This page contains lists of domains for which configuring a bypass rule is recommended to ensure SSL Inspection does not break traffic to these domains.

When using Cloud Web Security, the SSL Inpsection feature ensures that all traffic is SSL decrypted and then inspected by default.

Some traffic can be disrupted when having a “man in the middle” for its traffic in the manner that SSL Inspection works. This includes traffic using certificate pinning, Mutual TLS (mTLS) and some using WebSockets. To ensure Cloud Web Security does not break these kinds of traffic, a user can configure exceptions to this default SSL Inspection rule, which would allow the traffic to bypass SSL Inspection.
Note: To configure an SSL Inspection bypass rule, please see Configuring a Security Policy.

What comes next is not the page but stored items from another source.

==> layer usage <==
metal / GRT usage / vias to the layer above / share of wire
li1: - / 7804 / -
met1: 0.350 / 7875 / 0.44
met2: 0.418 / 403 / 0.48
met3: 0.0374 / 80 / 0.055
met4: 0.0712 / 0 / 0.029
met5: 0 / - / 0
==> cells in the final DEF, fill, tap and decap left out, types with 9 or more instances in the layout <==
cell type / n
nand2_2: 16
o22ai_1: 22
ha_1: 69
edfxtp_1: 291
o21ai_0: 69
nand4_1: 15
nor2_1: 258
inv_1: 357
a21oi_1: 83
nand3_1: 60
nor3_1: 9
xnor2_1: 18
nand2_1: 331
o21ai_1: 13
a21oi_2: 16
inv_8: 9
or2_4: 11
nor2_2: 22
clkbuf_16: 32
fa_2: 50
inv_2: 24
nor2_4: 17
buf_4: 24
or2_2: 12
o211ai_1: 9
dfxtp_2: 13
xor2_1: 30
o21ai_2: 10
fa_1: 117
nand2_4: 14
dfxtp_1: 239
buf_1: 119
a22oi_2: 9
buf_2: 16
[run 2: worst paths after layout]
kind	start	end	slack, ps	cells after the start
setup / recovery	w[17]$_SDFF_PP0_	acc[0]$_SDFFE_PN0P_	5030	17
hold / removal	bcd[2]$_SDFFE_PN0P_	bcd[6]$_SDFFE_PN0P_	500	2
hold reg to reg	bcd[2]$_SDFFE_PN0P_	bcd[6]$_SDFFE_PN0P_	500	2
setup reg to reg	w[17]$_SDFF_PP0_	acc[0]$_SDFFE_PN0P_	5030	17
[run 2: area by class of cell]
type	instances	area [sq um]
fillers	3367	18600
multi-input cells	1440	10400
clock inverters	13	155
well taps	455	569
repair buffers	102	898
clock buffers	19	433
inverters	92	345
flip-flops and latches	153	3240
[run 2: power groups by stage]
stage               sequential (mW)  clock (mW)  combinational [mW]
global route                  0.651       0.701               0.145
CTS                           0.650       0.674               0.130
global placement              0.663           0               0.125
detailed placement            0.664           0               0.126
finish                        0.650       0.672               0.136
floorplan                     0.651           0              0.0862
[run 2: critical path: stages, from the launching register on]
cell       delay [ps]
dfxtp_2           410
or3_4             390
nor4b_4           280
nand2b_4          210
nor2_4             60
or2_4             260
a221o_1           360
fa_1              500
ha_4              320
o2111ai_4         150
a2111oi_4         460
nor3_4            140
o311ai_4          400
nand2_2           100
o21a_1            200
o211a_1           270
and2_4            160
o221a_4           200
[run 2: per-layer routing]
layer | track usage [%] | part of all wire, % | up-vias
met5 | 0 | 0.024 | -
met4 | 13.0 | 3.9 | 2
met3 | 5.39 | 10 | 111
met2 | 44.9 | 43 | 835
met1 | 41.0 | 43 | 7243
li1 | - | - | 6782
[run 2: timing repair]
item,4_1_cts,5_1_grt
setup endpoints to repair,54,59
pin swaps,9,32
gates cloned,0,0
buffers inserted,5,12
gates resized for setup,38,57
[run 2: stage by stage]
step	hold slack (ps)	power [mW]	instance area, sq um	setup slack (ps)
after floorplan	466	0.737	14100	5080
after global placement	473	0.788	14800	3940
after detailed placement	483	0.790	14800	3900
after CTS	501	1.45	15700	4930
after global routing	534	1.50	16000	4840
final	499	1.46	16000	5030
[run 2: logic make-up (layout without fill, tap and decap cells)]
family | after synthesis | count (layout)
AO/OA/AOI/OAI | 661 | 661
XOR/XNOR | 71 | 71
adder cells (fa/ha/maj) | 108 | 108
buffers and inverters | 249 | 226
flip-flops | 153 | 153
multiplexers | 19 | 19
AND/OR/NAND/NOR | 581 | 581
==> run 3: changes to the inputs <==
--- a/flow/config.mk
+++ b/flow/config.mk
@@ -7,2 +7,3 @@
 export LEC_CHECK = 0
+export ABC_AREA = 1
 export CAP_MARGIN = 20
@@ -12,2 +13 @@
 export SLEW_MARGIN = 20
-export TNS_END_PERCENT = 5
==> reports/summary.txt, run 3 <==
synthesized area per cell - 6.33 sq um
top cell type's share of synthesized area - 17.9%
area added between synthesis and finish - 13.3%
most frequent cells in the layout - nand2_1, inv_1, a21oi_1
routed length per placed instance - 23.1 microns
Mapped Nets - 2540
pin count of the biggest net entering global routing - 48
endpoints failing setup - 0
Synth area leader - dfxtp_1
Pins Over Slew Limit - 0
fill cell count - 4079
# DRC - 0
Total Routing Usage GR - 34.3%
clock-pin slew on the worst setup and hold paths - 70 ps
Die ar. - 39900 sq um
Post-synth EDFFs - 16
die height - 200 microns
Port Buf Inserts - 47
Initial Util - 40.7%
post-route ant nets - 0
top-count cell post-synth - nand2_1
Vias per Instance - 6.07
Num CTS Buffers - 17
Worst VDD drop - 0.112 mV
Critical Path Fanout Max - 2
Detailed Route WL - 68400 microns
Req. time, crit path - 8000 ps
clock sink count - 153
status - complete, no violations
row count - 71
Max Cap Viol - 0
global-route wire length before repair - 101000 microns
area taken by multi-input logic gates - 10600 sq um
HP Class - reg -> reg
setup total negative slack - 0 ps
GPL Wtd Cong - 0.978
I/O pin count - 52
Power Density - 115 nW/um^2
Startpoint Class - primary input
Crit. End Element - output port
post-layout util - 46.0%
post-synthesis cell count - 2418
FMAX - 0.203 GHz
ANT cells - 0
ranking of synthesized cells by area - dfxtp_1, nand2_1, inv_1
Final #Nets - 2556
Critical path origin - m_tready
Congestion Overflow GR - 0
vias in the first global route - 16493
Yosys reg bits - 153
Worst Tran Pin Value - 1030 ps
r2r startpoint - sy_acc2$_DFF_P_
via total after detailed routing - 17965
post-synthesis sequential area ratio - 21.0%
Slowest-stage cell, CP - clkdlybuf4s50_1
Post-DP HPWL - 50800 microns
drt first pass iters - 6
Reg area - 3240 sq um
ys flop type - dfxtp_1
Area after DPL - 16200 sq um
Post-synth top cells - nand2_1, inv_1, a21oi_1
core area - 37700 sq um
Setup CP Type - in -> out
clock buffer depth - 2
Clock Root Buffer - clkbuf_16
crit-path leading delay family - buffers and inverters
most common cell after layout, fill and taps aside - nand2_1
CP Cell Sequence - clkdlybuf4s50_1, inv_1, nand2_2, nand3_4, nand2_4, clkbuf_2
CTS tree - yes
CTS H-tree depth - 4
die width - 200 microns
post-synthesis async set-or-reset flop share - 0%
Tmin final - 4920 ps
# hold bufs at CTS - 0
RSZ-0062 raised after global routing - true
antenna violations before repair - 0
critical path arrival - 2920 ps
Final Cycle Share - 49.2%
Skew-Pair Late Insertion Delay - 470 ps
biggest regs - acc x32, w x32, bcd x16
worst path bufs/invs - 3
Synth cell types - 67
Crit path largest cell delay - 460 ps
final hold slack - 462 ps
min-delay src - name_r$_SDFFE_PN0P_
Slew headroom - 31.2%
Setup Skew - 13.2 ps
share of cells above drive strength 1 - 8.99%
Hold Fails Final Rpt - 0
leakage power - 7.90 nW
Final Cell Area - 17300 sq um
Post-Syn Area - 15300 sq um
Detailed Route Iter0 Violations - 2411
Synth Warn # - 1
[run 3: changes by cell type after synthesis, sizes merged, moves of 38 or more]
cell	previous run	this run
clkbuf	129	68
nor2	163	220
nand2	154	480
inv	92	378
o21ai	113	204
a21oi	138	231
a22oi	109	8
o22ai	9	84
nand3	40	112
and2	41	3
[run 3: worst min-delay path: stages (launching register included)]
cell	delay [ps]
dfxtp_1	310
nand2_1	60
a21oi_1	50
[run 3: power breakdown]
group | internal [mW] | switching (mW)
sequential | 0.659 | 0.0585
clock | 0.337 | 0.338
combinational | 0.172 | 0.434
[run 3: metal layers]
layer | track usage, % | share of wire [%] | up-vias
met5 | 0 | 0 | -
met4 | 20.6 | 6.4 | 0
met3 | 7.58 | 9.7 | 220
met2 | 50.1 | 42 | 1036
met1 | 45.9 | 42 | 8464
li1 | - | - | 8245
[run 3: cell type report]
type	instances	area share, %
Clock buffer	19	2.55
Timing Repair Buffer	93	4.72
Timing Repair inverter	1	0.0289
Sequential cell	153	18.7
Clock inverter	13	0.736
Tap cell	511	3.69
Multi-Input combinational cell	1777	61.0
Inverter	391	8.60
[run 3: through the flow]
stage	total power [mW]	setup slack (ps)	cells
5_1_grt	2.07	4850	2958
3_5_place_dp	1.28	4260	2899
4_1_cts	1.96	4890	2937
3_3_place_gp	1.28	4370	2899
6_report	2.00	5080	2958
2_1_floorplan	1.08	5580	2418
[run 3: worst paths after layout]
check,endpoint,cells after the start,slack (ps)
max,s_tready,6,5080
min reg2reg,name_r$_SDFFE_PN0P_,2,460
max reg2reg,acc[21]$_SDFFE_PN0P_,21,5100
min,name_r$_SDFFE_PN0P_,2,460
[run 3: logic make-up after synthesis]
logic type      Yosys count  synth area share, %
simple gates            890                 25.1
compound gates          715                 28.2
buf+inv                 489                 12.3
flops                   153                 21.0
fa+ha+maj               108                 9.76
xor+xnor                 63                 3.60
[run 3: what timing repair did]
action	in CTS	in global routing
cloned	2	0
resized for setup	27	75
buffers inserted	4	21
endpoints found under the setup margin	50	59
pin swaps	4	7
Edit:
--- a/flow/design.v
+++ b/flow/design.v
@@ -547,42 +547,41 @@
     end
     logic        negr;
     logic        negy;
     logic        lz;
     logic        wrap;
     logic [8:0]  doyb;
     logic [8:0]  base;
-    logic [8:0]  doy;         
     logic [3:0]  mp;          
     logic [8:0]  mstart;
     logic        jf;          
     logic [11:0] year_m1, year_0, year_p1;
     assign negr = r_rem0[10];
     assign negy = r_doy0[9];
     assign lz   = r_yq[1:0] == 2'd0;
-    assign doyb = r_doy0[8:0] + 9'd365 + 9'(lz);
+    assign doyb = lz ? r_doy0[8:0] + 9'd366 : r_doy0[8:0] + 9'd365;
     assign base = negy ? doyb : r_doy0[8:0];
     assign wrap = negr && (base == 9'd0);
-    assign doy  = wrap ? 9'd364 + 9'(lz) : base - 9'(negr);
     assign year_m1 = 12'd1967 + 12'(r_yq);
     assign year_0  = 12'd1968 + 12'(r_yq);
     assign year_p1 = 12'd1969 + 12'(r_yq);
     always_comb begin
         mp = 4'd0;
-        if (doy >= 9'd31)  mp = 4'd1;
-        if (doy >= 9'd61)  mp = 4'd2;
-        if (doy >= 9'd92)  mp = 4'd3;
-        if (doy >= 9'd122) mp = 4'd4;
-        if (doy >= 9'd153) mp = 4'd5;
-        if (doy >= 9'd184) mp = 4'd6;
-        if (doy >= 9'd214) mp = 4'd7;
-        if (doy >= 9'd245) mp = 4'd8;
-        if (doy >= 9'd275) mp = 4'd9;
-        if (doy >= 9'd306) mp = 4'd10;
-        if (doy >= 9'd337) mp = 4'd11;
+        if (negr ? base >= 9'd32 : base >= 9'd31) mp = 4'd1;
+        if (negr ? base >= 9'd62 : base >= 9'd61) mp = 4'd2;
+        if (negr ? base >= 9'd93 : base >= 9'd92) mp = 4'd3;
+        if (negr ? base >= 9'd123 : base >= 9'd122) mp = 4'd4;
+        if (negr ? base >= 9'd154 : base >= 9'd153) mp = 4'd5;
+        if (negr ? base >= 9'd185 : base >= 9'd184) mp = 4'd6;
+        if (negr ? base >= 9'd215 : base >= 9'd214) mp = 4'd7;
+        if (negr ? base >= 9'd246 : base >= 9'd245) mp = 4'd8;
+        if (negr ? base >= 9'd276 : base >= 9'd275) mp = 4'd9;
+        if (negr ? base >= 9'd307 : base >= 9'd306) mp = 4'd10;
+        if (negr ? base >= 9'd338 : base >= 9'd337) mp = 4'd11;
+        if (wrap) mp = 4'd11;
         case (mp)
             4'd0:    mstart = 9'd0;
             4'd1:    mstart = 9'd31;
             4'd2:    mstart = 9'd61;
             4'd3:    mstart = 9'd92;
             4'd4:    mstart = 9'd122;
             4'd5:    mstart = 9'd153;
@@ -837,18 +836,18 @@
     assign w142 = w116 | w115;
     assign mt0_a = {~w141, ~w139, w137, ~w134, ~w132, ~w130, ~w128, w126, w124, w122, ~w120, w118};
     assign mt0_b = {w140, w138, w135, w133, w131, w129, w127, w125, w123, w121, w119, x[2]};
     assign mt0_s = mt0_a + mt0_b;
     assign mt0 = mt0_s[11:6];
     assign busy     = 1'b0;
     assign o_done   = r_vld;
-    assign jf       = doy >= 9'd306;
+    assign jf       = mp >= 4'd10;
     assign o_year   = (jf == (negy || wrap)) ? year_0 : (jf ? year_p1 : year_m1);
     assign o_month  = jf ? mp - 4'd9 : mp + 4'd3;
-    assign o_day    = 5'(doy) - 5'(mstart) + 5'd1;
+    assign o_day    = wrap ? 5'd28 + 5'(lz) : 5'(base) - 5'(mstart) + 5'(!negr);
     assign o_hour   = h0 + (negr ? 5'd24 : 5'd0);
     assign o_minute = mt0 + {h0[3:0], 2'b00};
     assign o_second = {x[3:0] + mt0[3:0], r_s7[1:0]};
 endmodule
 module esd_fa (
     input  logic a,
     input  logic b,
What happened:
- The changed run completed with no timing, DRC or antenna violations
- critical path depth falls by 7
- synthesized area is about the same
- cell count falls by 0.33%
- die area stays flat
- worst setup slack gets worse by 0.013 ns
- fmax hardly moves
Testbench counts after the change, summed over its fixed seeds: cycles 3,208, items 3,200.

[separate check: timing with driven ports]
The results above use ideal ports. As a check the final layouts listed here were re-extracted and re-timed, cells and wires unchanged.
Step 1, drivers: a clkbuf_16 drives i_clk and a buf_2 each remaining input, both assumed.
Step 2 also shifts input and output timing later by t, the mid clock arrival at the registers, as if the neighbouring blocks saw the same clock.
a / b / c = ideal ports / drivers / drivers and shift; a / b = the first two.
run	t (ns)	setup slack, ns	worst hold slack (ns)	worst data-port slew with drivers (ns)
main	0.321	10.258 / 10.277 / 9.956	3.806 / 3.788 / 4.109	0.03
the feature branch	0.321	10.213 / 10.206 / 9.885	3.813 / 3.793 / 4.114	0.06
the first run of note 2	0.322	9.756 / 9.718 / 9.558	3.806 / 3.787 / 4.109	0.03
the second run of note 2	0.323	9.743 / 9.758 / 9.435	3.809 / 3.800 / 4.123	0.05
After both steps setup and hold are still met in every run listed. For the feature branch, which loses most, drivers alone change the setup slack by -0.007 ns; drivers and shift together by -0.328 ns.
What follows belongs to an exercise in optimizing a design on an open flow for small area, a short achievable clock period and few clock cycles per item; a production flow would make more cautious choices. RTL that was checked went through simulation tests only; none was proved equivalent to the original. No activity file was given, so power comes from the tool's default toggle rates.

== the previous run ==
// message_fifo_with_search_unit
module message_fifo_with_search_unit (
    input  logic       i_clk,
    input  logic       i_rst_n,
    input  logic                             i_req_valid,
    output logic                             o_req_ready,
    input  logic        [mfs_pkg::REQ_W-1:0] i_req_type,
    input  logic        [mfs_pkg::SRC_W-1:0] i_req_source,
    input  logic signed [mfs_pkg::MSG_W-1:0] i_req_message,
    input  logic        [mfs_pkg::PRI_W-1:0] i_req_priority,
    output logic                             o_rsp_valid,
    input  logic                             i_rsp_ready,
    output logic                             o_rsp_ok,
    output logic        [mfs_pkg::SRC_W-1:0] o_rsp_source,
    output logic signed [mfs_pkg::MSG_W-1:0] o_rsp_message,
    output logic        [mfs_pkg::PRI_W-1:0] o_rsp_priority,
    output logic        [mfs_pkg::OCC_W-1:0] o_rsp_occupancy
);
    localparam int D = mfs_pkg::QUEUE_DEPTH;
    localparam int G = D / 4;
    logic [D-1:0]               r_valid;     
    logic                       r_b_valid;
    logic                       r_b_ok;      
    logic [D-1:0]               r_b_pick;    
    logic [G-1:0]               r_b_grp;     
    logic                       r_out_valid;
    logic                       r_both;      
    logic                       r_out_ok;
    logic [mfs_pkg::ENT_W-1:0]  r_out_entry;
  ...
==> module mfs_ctrl, before the edit <==
module mfs_ctrl (
    input  logic [mfs_pkg::QUEUE_DEPTH-1:0]       i_pick,
    input  logic [mfs_pkg::QUEUE_DEPTH/4-1:0]     i_grp,
    input  logic [mfs_pkg::QUEUE_DEPTH*mfs_pkg::ENT_W-1:0] i_slots,
    output logic                                  o_found,
    output logic [mfs_pkg::ENT_W-1:0]             o_entry
);
    localparam int G = mfs_pkg::QUEUE_DEPTH / 4;
    logic [mfs_pkg::ENT_W-1:0] gval [0:G-1];
    always_comb begin
        for (int g = 0; g < G; g++) begin
            gval[g] = '0;
            for (int k = 0; k < 4; k++)
                gval[g] = gval[g] | ({mfs_pkg::ENT_W{i_pick[4*g+k]}}
                                     & i_slots[(4*g+k)*mfs_pkg::ENT_W +: mfs_pkg::ENT_W]);
        end
        o_found = |i_grp;
        o_entry = '0;
        for (int g = 0; g < G; g++)
            o_entry = o_entry | ({mfs_pkg::ENT_W{i_grp[g]}} & gval[g]);
    end
endmodule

Below are some of the domains that are known to break SSL Inspection. It is recommended to create rules to bypass these domains:

Table 1. Microsoft Domains
cdm.microsoft.com
download.microsoft.com
media-assetcatalog.microsoft.com
mediadiscovery.microsoft.com
mp.microsoft.com
musicimage.xboxlive.com
ntservicepack.microsoft.com
sls.microsoft.com
store-images.microsoft.com
store-images.s-microsoft.com
update.microsoft.com
windowsupdate.microsoft.com
wustat.windows.com
Table 2. Apple Domains
api.apps.apple.com
configuration.apple.com
ess.apple.com
gc.apple.com
gsa.apple.com
gsas.apple.com
icloud.com
identity.apple.com
itunes.apple.com
ls.apple.com
mzstatic.com
smoot.apple.com
smp-device-content.apple.com
swcdn.apple.com
swscan.apple.com
swdist.apple.com
swdownload.apple.com
swquery.apple.com
xp.apple.com
Table 3. Conferencing Domains
anymeeting.com
ciscowebex.com
clickwebinar.com
freeconferencecall.com
gotoassist.com
gotomeeting.com
gotomypc.com
gototraining.com
gotowebinar.com
hostjoin.me
omnovia.com
on24.com
readytalk.com
skype.com
webex.com
zoom.com
zoom.us*
Note: Zoom has multiple domain names specific to the region where the user is located. Please add a bypass rule appropriate to your region.